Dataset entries
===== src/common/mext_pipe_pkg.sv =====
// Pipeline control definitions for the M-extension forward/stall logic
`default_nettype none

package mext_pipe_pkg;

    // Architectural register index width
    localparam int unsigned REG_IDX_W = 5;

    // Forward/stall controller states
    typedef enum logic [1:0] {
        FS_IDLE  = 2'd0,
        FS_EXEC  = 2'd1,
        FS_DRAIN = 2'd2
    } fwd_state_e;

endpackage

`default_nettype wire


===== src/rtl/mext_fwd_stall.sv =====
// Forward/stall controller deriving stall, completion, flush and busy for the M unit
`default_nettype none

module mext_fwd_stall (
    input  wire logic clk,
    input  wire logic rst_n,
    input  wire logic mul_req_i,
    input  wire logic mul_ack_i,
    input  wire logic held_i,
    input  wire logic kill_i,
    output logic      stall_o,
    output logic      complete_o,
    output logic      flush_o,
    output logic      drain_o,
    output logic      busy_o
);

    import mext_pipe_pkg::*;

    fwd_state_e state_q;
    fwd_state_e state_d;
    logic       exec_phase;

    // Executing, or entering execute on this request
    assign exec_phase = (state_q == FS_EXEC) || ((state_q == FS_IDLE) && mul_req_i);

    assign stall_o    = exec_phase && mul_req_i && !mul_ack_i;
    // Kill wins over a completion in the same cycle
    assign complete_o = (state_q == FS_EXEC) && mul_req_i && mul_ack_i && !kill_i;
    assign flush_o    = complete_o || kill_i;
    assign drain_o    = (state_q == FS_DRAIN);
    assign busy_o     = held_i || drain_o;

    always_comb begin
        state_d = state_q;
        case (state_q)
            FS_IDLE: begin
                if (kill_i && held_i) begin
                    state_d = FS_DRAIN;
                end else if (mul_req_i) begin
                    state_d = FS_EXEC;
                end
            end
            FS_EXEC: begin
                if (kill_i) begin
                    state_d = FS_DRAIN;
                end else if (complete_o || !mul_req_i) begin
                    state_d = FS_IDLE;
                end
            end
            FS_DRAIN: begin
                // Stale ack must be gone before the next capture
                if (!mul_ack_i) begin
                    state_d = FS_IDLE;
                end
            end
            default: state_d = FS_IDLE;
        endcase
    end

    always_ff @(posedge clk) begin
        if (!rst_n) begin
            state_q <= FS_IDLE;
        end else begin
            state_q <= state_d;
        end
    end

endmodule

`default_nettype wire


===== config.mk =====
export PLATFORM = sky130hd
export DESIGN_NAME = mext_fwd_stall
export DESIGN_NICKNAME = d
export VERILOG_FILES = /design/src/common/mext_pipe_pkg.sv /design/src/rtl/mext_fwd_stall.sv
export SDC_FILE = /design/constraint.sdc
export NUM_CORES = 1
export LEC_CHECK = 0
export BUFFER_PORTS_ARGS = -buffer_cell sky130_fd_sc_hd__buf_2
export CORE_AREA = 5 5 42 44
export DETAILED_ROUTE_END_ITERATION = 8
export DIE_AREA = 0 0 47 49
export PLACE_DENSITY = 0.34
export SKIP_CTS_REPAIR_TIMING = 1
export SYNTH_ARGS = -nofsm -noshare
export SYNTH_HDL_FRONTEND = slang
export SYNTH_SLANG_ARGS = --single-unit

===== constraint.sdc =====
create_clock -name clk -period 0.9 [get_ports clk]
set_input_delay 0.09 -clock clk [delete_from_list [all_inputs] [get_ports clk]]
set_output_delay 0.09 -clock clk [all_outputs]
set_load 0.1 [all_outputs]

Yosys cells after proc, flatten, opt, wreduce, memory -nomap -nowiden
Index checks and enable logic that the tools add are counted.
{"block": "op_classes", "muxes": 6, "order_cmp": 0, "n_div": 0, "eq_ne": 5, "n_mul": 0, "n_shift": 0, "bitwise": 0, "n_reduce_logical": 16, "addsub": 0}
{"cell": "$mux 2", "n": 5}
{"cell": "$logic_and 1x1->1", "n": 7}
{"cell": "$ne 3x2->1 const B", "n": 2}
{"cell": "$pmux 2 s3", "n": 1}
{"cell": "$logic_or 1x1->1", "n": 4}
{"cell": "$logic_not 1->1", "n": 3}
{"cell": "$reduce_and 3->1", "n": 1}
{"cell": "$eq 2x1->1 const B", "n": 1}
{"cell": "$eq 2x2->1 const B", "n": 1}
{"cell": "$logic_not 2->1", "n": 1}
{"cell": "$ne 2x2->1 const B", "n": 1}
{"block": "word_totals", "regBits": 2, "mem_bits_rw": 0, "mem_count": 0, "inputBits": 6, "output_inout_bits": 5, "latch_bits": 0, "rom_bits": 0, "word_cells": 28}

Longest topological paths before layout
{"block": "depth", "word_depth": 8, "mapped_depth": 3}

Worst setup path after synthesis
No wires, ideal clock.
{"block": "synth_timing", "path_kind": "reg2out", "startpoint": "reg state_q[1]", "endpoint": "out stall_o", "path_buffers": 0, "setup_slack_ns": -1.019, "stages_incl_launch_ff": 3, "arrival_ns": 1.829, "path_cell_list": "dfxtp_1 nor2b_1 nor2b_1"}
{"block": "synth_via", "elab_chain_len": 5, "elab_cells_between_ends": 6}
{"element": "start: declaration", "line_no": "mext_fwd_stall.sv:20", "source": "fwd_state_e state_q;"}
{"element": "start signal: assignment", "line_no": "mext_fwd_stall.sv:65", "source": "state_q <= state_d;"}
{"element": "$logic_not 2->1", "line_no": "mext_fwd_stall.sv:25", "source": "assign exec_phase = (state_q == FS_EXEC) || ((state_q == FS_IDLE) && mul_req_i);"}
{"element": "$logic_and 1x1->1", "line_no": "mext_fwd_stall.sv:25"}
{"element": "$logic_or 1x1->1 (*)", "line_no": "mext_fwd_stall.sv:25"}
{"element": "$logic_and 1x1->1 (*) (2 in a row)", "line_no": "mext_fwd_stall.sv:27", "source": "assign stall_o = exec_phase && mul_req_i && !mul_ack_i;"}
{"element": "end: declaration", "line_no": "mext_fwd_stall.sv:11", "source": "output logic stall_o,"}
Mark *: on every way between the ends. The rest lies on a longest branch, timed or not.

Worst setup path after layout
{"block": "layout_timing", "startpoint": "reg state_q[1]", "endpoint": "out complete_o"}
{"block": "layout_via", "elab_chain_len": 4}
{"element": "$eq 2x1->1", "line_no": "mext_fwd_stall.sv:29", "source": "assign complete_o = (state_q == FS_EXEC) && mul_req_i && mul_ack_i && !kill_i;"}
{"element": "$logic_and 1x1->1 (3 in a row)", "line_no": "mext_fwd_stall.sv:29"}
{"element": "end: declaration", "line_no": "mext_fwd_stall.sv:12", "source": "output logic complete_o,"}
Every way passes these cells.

• [What the exercise asks]
For each record above, write it out again exactly.

• [Written answer]
===== src/common/mext_pipe_pkg.sv =====
// Pipeline control definitions for the M-extension forward/stall logic
`default_nettype none

package mext_pipe_pkg;

    // Architectural register index width
    localparam int unsigned REG_IDX_W = 5;

    // Forward/stall controller states
    typedef enum logic [1:0] {
        FS_IDLE  = 2'd0,
        FS_EXEC  = 2'd1,
        FS_DRAIN = 2'd2
    } fwd_state_e;

endpackage

`default_nettype wire


===== src/rtl/mext_fwd_stall.sv =====
// Forward/stall controller deriving stall, completion, flush and busy for the M unit
`default_nettype none

module mext_fwd_stall (
    input  wire logic clk,
    input  wire logic rst_n,
    input  wire logic mul_req_i,
    input  wire logic mul_ack_i,
    input  wire logic held_i,
    input  wire logic kill_i,
    output logic      stall_o,
    output logic      complete_o,
    output logic      flush_o,
    output logic      drain_o,
    output logic      busy_o
);

    import mext_pipe_pkg::*;

    fwd_state_e state_q;
    fwd_state_e state_d;
    logic       exec_phase;

    // Executing, or entering execute on this request
    assign exec_phase = (state_q == FS_EXEC) || ((state_q == FS_IDLE) && mul_req_i);

    assign stall_o    = exec_phase && mul_req_i && !mul_ack_i;
    // Kill wins over a completion in the same cycle
    assign complete_o = (state_q == FS_EXEC) && mul_req_i && mul_ack_i && !kill_i;
    assign flush_o    = complete_o || kill_i;
    assign drain_o    = (state_q == FS_DRAIN);
    assign busy_o     = held_i || drain_o;

    always_comb begin
        state_d = state_q;
        case (state_q)
            FS_IDLE: begin
                if (kill_i && held_i) begin
                    state_d = FS_DRAIN;
                end else if (mul_req_i) begin
                    state_d = FS_EXEC;
                end
            end
            FS_EXEC: begin
                if (kill_i) begin
                    state_d = FS_DRAIN;
                end else if (complete_o || !mul_req_i) begin
                    state_d = FS_IDLE;
                end
            end
            FS_DRAIN: begin
                // Stale ack must be gone before the next capture
                if (!mul_ack_i) begin
                    state_d = FS_IDLE;
                end
            end
            default: state_d = FS_IDLE;
        endcase
    end

    always_ff @(posedge clk) begin
        if (!rst_n) begin
            state_q <= FS_IDLE;
        end else begin
            state_q <= state_d;
        end
    end

endmodule

`default_nettype wire


===== config.mk =====
export PLATFORM = sky130hd
export DESIGN_NAME = mext_fwd_stall
export DESIGN_NICKNAME = d
export VERILOG_FILES = /design/src/common/mext_pipe_pkg.sv /design/src/rtl/mext_fwd_stall.sv
export SDC_FILE = /design/constraint.sdc
export NUM_CORES = 1
export LEC_CHECK = 0
export BUFFER_PORTS_ARGS = -buffer_cell sky130_fd_sc_hd__buf_2
export CORE_AREA = 5 5 42 44
export DETAILED_ROUTE_END_ITERATION = 8
export DIE_AREA = 0 0 47 49
export PLACE_DENSITY = 0.34
export SKIP_CTS_REPAIR_TIMING = 1
export SYNTH_ARGS = -nofsm -noshare
export SYNTH_HDL_FRONTEND = slang
export SYNTH_SLANG_ARGS = --single-unit

===== constraint.sdc =====
create_clock -name clk -period 0.9 [get_ports clk]
set_input_delay 0.09 -clock clk [delete_from_list [all_inputs] [get_ports clk]]
set_output_delay 0.09 -clock clk [all_outputs]
set_load 0.1 [all_outputs]

Yosys cells after proc, flatten, opt, wreduce, memory -nomap -nowiden
Index checks and enable logic that the tools add are counted.
{"block": "op_classes", "muxes": 6, "order_cmp": 0, "n_div": 0, "eq_ne": 5, "n_mul": 0, "n_shift": 0, "bitwise": 0, "n_reduce_logical": 16, "addsub": 0}
{"cell": "$mux 2", "n": 5}
{"cell": "$logic_and 1x1->1", "n": 7}
{"cell": "$ne 3x2->1 const B", "n": 2}
{"cell": "$pmux 2 s3", "n": 1}
{"cell": "$logic_or 1x1->1", "n": 4}
{"cell": "$logic_not 1->1", "n": 3}
{"cell": "$reduce_and 3->1", "n": 1}
{"cell": "$eq 2x1->1 const B", "n": 1}
{"cell": "$eq 2x2->1 const B", "n": 1}
{"cell": "$logic_not 2->1", "n": 1}
{"cell": "$ne 2x2->1 const B", "n": 1}
{"block": "word_totals", "regBits": 2, "mem_bits_rw": 0, "mem_count": 0, "inputBits": 6, "output_inout_bits": 5, "latch_bits": 0, "rom_bits": 0, "word_cells": 28}

Longest topological paths before layout
{"block": "depth", "word_depth": 8, "mapped_depth": 3}

Worst setup path after synthesis
No wires, ideal clock.
{"block": "synth_timing", "path_kind": "reg2out", "startpoint": "reg state_q[1]", "endpoint": "out stall_o", "path_buffers": 0, "setup_slack_ns": -1.019, "stages_incl_launch_ff": 3, "arrival_ns": 1.829, "path_cell_list": "dfxtp_1 nor2b_1 nor2b_1"}
{"block": "synth_via", "elab_chain_len": 5, "elab_cells_between_ends": 6}
{"element": "start: declaration", "line_no": "mext_fwd_stall.sv:20", "source": "fwd_state_e state_q;"}
{"element": "start signal: assignment", "line_no": "mext_fwd_stall.sv:65", "source": "state_q <= state_d;"}
{"element": "$logic_not 2->1", "line_no": "mext_fwd_stall.sv:25", "source": "assign exec_phase = (state_q == FS_EXEC) || ((state_q == FS_IDLE) && mul_req_i);"}
{"element": "$logic_and 1x1->1", "line_no": "mext_fwd_stall.sv:25"}
{"element": "$logic_or 1x1->1 (*)", "line_no": "mext_fwd_stall.sv:25"}
{"element": "$logic_and 1x1->1 (*) (2 in a row)", "line_no": "mext_fwd_stall.sv:27", "source": "assign stall_o = exec_phase && mul_req_i && !mul_ack_i;"}
{"element": "end: declaration", "line_no": "mext_fwd_stall.sv:11", "source": "output logic stall_o,"}
Mark *: on every way between the ends. The rest lies on a longest branch, timed or not.

Worst setup path after layout
{"block": "layout_timing", "startpoint": "reg state_q[1]", "endpoint": "out complete_o"}
{"block": "layout_via", "elab_chain_len": 4}
{"element": "$eq 2x1->1", "line_no": "mext_fwd_stall.sv:29", "source": "assign complete_o = (state_q == FS_EXEC) && mul_req_i && mul_ack_i && !kill_i;"}
{"element": "$logic_and 1x1->1 (3 in a row)", "line_no": "mext_fwd_stall.sv:29"}
{"element": "end: declaration", "line_no": "mext_fwd_stall.sv:12", "source": "output logic complete_o,"}
Every way passes these cells.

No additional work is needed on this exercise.